- Exercise requirements -
From the top of the records below down to the line containing "Combinational,0.320,1.16,0.230", reproduce every line exactly.

- Supplied material -

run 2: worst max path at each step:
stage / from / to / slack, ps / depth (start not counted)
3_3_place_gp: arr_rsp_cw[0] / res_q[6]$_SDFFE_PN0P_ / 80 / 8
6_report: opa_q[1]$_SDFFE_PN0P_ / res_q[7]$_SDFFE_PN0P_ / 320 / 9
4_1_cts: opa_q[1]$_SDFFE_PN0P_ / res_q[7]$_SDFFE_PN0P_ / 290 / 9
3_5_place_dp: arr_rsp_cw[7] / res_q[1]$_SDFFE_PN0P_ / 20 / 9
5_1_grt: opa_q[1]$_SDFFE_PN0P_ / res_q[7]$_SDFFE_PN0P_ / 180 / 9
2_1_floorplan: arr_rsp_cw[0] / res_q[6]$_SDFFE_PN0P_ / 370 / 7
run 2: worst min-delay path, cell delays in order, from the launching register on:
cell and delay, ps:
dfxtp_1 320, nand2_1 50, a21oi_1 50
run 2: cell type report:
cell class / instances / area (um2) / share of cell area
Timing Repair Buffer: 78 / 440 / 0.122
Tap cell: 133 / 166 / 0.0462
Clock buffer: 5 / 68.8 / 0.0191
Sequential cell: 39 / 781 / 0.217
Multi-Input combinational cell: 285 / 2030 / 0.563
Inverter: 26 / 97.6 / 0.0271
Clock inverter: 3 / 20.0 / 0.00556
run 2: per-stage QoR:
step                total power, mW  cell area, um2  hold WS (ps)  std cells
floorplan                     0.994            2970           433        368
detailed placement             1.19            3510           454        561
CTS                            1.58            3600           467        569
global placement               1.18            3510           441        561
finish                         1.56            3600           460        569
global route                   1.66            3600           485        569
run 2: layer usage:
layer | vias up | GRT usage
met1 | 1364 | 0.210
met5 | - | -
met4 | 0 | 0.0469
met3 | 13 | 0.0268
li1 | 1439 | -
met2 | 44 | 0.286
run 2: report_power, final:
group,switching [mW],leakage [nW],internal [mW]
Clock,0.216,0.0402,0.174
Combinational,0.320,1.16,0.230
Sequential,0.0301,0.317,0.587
===== src/rtl/vram_access_port.sv =====
module vram_access_port #(
  parameter int ADDR_W = 17,
  parameter int MEM_AW = 17,
  parameter int COL_W  = 11,
  parameter int LAT    = 16
) (
  input  logic              clk,
  input  logic              rst_n,
  input  logic              req_valid,
  output logic              req_ready,
  input  logic [1:0]        req_op,
  input  logic [7:0]        req_data,
  output logic [7:0]        rd_data,
  input  logic              wide_mode,
  input  logic [COL_W-1:0]  line_col,
  input  logic              slot_valid,
  output logic              mem_en,
  output logic              mem_we,
  output logic [ADDR_W-1:0] mem_addr,
  output logic [7:0]        mem_wdata,
  input  logic [7:0]        mem_rdata
);
  import vrp_pkg::*;

  logic              phase_q;   // 1: next control byte is the second
  logic [7:0]        low_q;
  logic [7:0]        buf_q;
  logic [ADDR_W-1:0] ptr_q;
  acc_t              acc_q;
  logic              hs;
  logic              fire;

  assign req_ready = (acc_q == ACC_IDLE);
  assign hs        = req_valid && req_ready;

  vrp_slot_gate #(.COL_W(COL_W), .LAT(LAT)) u_gate (
    .clk        (clk),
    .rst_n      (rst_n),
    .col        (line_col),
    .touch      (hs),
    .slot_valid (slot_valid),
    .pending    (acc_q != ACC_IDLE),
    .fire       (fire)
  );

  vrp_addr_map #(.ADDR_W(ADDR_W), .MEM_AW(MEM_AW)) u_map (
    .ptr  (ptr_q),
    .wide (wide_mode),
    .addr (mem_addr)
  );

  always_ff @(posedge clk or negedge rst_n) begin
    if (!rst_n) begin
      phase_q <= 1'b0;
      low_q   <= '0;
      buf_q   <= '0;
      ptr_q   <= '0;
      acc_q   <= ACC_IDLE;
    end else if (hs) begin
      unique case (req_op)
        OP_CTRL: begin
          if (!phase_q) begin
            low_q   <= req_data;
            phase_q <= 1'b1;
          end else begin
            phase_q <= 1'b0;
            ptr_q   <= ADDR_W'({req_data[5:0], low_q});
            acc_q   <= req_data[6] ? ACC_IDLE : ACC_READ;
          end
        end
        OP_WDATA: begin
          buf_q   <= req_data;
          acc_q   <= ACC_WRITE;
          phase_q <= 1'b0;
        end
        OP_RDATA: begin
          acc_q   <= ACC_READ;
          phase_q <= 1'b0;
        end
        default: ;
      endcase
    end else if (fire) begin
      if (acc_q == ACC_READ) buf_q <= mem_rdata;
      ptr_q <= ptr_q + ADDR_W'(1);
      acc_q <= ACC_IDLE;
    end
  end

  assign mem_en    = fire;
  assign mem_we    = fire && (acc_q == ACC_WRITE);
  assign mem_wdata = buf_q;
  assign rd_data   = buf_q;
endmodule
## src/rtl/lnc_pkg.sv

```systemverilog
package lnc_pkg;
  localparam int DW = 16;
  localparam int NFLAG = 7;
  localparam int FLAG_LSB = 8;   // status flags occupy bits 14:8
  localparam int B_ERR  = 15;
  localparam int B_INTR = 7;
  localparam int B_INEA = 6;
  localparam int B_RXON = 5;
  localparam int B_TXON = 4;
  localparam int B_TDMD = 3;
  localparam int B_STOP = 2;
  localparam int B_STRT = 1;
  localparam int B_INIT = 0;
  // flag indices inside the status vector
  localparam int F_IDON = 0;
  localparam int F_TINT = 1;
  localparam int F_RINT = 2;
  localparam int F_MERR = 3;
  localparam int F_MISS = 4;
  localparam int F_CERR = 5;
  localparam int F_BABL = 6;

  typedef enum logic [1:0] {
    REG_CMD  = 2'd0,
    REG_ALO  = 2'd1,
    REG_AHI  = 2'd2,
    REG_MODE = 2'd3
  } reg_idx_e;

  typedef struct packed {
    logic babl;
    logic cerr;
    logic miss;
    logic merr;
    logic rint;
    logic tint;
  } lnc_evt_t;
endpackage

```

## src/rtl/lnc_flags.sv

```systemverilog
module lnc_flags #(
  parameter int NF = 7
) (
  input  logic          clk,
  input  logic          rst_n,
  input  logic          flush,
  input  logic [NF-1:0] set_v,
  input  logic [NF-1:0] clr_v,
  output logic [NF-1:0] q
);
  for (genvar i = 0; i < NF; i++) begin : g_flag
    always_ff @(posedge clk or negedge rst_n) begin
      if (!rst_n)         q[i] <= 1'b0;
      else if (flush)     q[i] <= 1'b0;
      else if (set_v[i])  q[i] <= 1'b1;
      else if (clr_v[i])  q[i] <= 1'b0;
    end
  end
endmodule

```

## src/rtl/lnc_ctrl.sv

```systemverilog
module lnc_ctrl
  import lnc_pkg::*;
#(
  parameter int INIT_LAT = 8
) (
  input  logic          clk,
  input  logic          rst_n,
  input  logic          wr_cmd,
  input  logic [DW-1:0] wdata,
  output logic          stop_q,
  output logic          init_q,
  output logic          strt_q,
  output logic          rxon_q,
  output logic          txon_q,
  output logic          inea_q,
  output logic          stop_req,
  output logic          init_req,
  output logic          strt_req,
  output logic          tdmd_req,
  output logic          idon_set
);
  localparam int TW = $clog2(INIT_LAT + 1);
  localparam logic [TW-1:0] LAT = TW'(INIT_LAT);
  localparam logic [TW-1:0] ONE = TW'(1);

  logic [TW-1:0] timer_q;

  assign stop_req = wr_cmd && wdata[B_STOP];
  assign init_req = wr_cmd && wdata[B_INIT] && !wdata[B_STOP];
  assign strt_req = wr_cmd && wdata[B_STRT] && !wdata[B_STOP];
  assign tdmd_req = wr_cmd && wdata[B_TDMD] && !wdata[B_STOP] && strt_q;
  assign idon_set = (timer_q == ONE) && !stop_req && !init_req;

  always_ff @(posedge clk or negedge rst_n) begin
    if (!rst_n) begin
      stop_q  <= 1'b1;
      init_q  <= 1'b0;
      strt_q  <= 1'b0;
      rxon_q  <= 1'b0;
      txon_q  <= 1'b0;
      inea_q  <= 1'b0;
      timer_q <= '0;
    end else if (stop_req) begin
      stop_q  <= 1'b1;
      init_q  <= 1'b0;
      strt_q  <= 1'b0;
      rxon_q  <= 1'b0;
      txon_q  <= 1'b0;
      inea_q  <= 1'b0;
      timer_q <= '0;
    end else begin
      if (wr_cmd) inea_q <= wdata[B_INEA];
      if (init_req) begin
        init_q  <= 1'b1;
        stop_q  <= 1'b0;
        timer_q <= LAT;
      end else if (timer_q != '0) begin
        timer_q <= timer_q - ONE;
      end
      if (strt_req) begin
        strt_q <= 1'b1;
        rxon_q <= 1'b1;
        txon_q <= 1'b1;
        stop_q <= 1'b0;
      end
    end
  end
endmodule

```

## src/rtl/lnc_cfg.sv

```systemverilog
module lnc_cfg
  import lnc_pkg::*;
#(
  parameter int HI_W = 8
) (
  input  logic            clk,
  input  logic            rst_n,
  input  logic            wr_data,
  input  logic            unlocked,
  input  reg_idx_e        idx,
  input  logic [DW-1:0]   wdata,
  output logic [DW-1:0]   addr_lo,
  output logic [HI_W-1:0] addr_hi,
  output logic [2:0]      mode
);
  logic wr_ok;
  assign wr_ok = wr_data && unlocked;

  always_ff @(posedge clk or negedge rst_n) begin
    if (!rst_n) begin
      addr_lo <= '0;
      addr_hi <= '0;
      mode    <= '0;
    end else if (wr_ok) begin
      case (idx)
        REG_ALO:  addr_lo <= wdata;
        REG_AHI:  addr_hi <= wdata[HI_W-1:0];
        REG_MODE: mode    <= wdata[2:0];
        default:  ;
      endcase
    end
  end
endmodule

```

## src/rtl/lnc_csr_front.sv

```systemverilog
module lnc_csr_front
  import lnc_pkg::*;
#(
  parameter int INIT_LAT = 8,
  parameter int HI_W     = 8
) (
  input  logic               clk,
  input  logic               rst_n,
  input  logic               host_wr,
  input  logic               host_sel,
  input  logic [15:0]        host_wdata,
  output logic [15:0]        host_rdata,
  input  logic               evt_rint,
  input  logic               evt_tint,
  input  logic               evt_babl,
  input  logic               evt_cerr,
  input  logic               evt_miss,
  input  logic               evt_merr,
  output logic               eng_init,
  output logic               eng_start,
  output logic               eng_stop,
  output logic               eng_tx_demand,
  output logic [16+HI_W-1:0] init_blk_addr,
  output logic               cfg_byte_swap,
  output logic               cfg_ale_ctl,
  output logic               cfg_byte_ctl,
  output logic               irq
);
  reg_idx_e         ptr_q;
  logic             wr_cmd, wr_data;
  logic             st_stop, st_init, st_strt, st_rxon, st_txon, st_inea;
  logic             stop_req, init_req, strt_req, tdmd_req, idon_set;
  logic [NFLAG-1:0] flags, set_v, clr_v;
  logic [DW-1:0]    addr_lo;
  logic [HI_W-1:0]  addr_hi;
  logic [2:0]       mode;
  logic             err_sum, int_sum;
  logic [DW-1:0]    csr0_v;
  lnc_evt_t         evt;

  always_ff @(posedge clk or negedge rst_n) begin
    if (!rst_n)                     ptr_q <= REG_CMD;
    else if (host_wr && !host_sel)  ptr_q <= reg_idx_e'(host_wdata[1:0]);
  end

  assign wr_data = host_wr && host_sel;
  assign wr_cmd  = wr_data && (ptr_q == REG_CMD);

  lnc_ctrl #(.INIT_LAT(INIT_LAT)) u_ctrl (
    .clk(clk), .rst_n(rst_n), .wr_cmd(wr_cmd), .wdata(host_wdata),
    .stop_q(st_stop), .init_q(st_init), .strt_q(st_strt),
    .rxon_q(st_rxon), .txon_q(st_txon), .inea_q(st_inea),
    .stop_req(stop_req), .init_req(init_req), .strt_req(strt_req),
    .tdmd_req(tdmd_req), .idon_set(idon_set)
  );

  assign evt = '{babl: evt_babl, cerr: evt_cerr, miss: evt_miss,
                 merr: evt_merr, rint: evt_rint, tint: evt_tint};

  always_comb begin
    set_v         = '0;
    set_v[F_IDON] = idon_set;
    if (!st_stop) begin
      set_v[F_TINT] = evt.tint;
      set_v[F_RINT] = evt.rint;
      set_v[F_MERR] = evt.merr;
      set_v[F_MISS] = evt.miss;
      set_v[F_CERR] = evt.cerr;
      set_v[F_BABL] = evt.babl;
    end
  end

  assign clr_v = wr_cmd ? host_wdata[FLAG_LSB +: NFLAG] : '0;

  lnc_flags #(.NF(NFLAG)) u_flags (
    .clk(clk), .rst_n(rst_n), .flush(stop_req),
    .set_v(set_v), .clr_v(clr_v), .q(flags)
  );

  lnc_cfg #(.HI_W(HI_W)) u_cfg (
    .clk(clk), .rst_n(rst_n), .wr_data(wr_data), .unlocked(st_stop),
    .idx(ptr_q), .wdata(host_wdata),
    .addr_lo(addr_lo), .addr_hi(addr_hi), .mode(mode)
  );

  assign err_sum = |flags[F_BABL:F_MERR];
  assign int_sum = err_sum | flags[F_RINT] | flags[F_TINT] | flags[F_IDON];

  always_comb begin
    csr0_v                        = '0;
    csr0_v[B_ERR]                 = err_sum;
    csr0_v[FLAG_LSB +: NFLAG]     = flags;
    csr0_v[B_INTR]                = int_sum;
    csr0_v[B_INEA]                = st_inea;
    csr0_v[B_RXON]                = st_rxon;
    csr0_v[B_TXON]                = st_txon;
    csr0_v[B_STOP]                = st_stop;
    csr0_v[B_STRT]                = st_strt;
    csr0_v[B_INIT]                = st_init;
  end

  always_comb begin
    if (!host_sel) begin
      host_rdata = {14'd0, ptr_q};
    end else begin
      case (ptr_q)
        REG_CMD:  host_rdata = csr0_v;
        REG_ALO:  host_rdata = addr_lo;
        REG_AHI:  host_rdata = DW'(addr_hi);
        default:  host_rdata = {13'd0, mode};
      endcase
    end
  end

  assign eng_init      = init_req;
  assign eng_start     = strt_req;
  assign eng_stop      = stop_req;
  assign eng_tx_demand = tdmd_req;
  assign init_blk_addr = {addr_hi, addr_lo};
  assign cfg_byte_swap = mode[2];
  assign cfg_ale_ctl   = mode[1];
  assign cfg_byte_ctl  = mode[0];
  assign irq           = int_sum & st_inea;
endmodule

```
==> config.mk <==
export PLATFORM = sky130hd
export DESIGN_NAME = uwm_unit
export DESIGN_NICKNAME = d
export VERILOG_FILES = /design/src/rtl/uwm_pkg.sv /design/src/rtl/uwm_load_merge.sv /design/src/rtl/uwm_store_merge.sv /design/src/rtl/uwm_unit.sv
export SDC_FILE = /design/constraint.sdc
export NUM_CORES = 1
export LEC_CHECK = 0
export ABC_AREA = 0
export BUFFER_PORTS_ARGS = -buffer_cell sky130_fd_sc_hd__buf_2
export CAP_MARGIN = 20
export CORE_UTILIZATION = 30
export CTS_CLUSTER_SIZE = 16
export DETAILED_ROUTE_END_ITERATION = 6
export PLACE_DENSITY_LB_ADDON = 0.2
export SKIP_CTS_REPAIR_TIMING = 1
export SYNTH_ARGS = -nofsm -noshare
export SYNTH_HDL_FRONTEND = slang
export SYNTH_HIERARCHICAL = 1
export SYNTH_SLANG_ARGS = --single-unit
==> constraint.sdc <==
create_clock -name clk -period 5.15 [get_ports clk]
set_clock_uncertainty 0.05 [all_clocks]
set_input_delay 0.515 -clock clk [delete_from_list [all_inputs] [get_ports clk]]
set_output_delay 0.515 -clock clk [all_outputs]
set_load 0.03 [all_outputs]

- Exercise response -
run 2: worst max path at each step:
stage / from / to / slack, ps / depth (start not counted)
3_3_place_gp: arr_rsp_cw[0] / res_q[6]$_SDFFE_PN0P_ / 80 / 8
6_report: opa_q[1]$_SDFFE_PN0P_ / res_q[7]$_SDFFE_PN0P_ / 320 / 9
4_1_cts: opa_q[1]$_SDFFE_PN0P_ / res_q[7]$_SDFFE_PN0P_ / 290 / 9
3_5_place_dp: arr_rsp_cw[7] / res_q[1]$_SDFFE_PN0P_ / 20 / 9
5_1_grt: opa_q[1]$_SDFFE_PN0P_ / res_q[7]$_SDFFE_PN0P_ / 180 / 9
2_1_floorplan: arr_rsp_cw[0] / res_q[6]$_SDFFE_PN0P_ / 370 / 7
run 2: worst min-delay path, cell delays in order, from the launching register on:
cell and delay, ps:
dfxtp_1 320, nand2_1 50, a21oi_1 50
run 2: cell type report:
cell class / instances / area (um2) / share of cell area
Timing Repair Buffer: 78 / 440 / 0.122
Tap cell: 133 / 166 / 0.0462
Clock buffer: 5 / 68.8 / 0.0191
Sequential cell: 39 / 781 / 0.217
Multi-Input combinational cell: 285 / 2030 / 0.563
Inverter: 26 / 97.6 / 0.0271
Clock inverter: 3 / 20.0 / 0.00556
run 2: per-stage QoR:
step                total power, mW  cell area, um2  hold WS (ps)  std cells
floorplan                     0.994            2970           433        368
detailed placement             1.19            3510           454        561
CTS                            1.58            3600           467        569
global placement               1.18            3510           441        561
finish                         1.56            3600           460        569
global route                   1.66            3600           485        569
run 2: layer usage:
layer | vias up | GRT usage
met1 | 1364 | 0.210
met5 | - | -
met4 | 0 | 0.0469
met3 | 13 | 0.0268
li1 | 1439 | -
met2 | 44 | 0.286
run 2: report_power, final:
group,switching [mW],leakage [nW],internal [mW]
Clock,0.216,0.0402,0.174
Combinational,0.320,1.16,0.230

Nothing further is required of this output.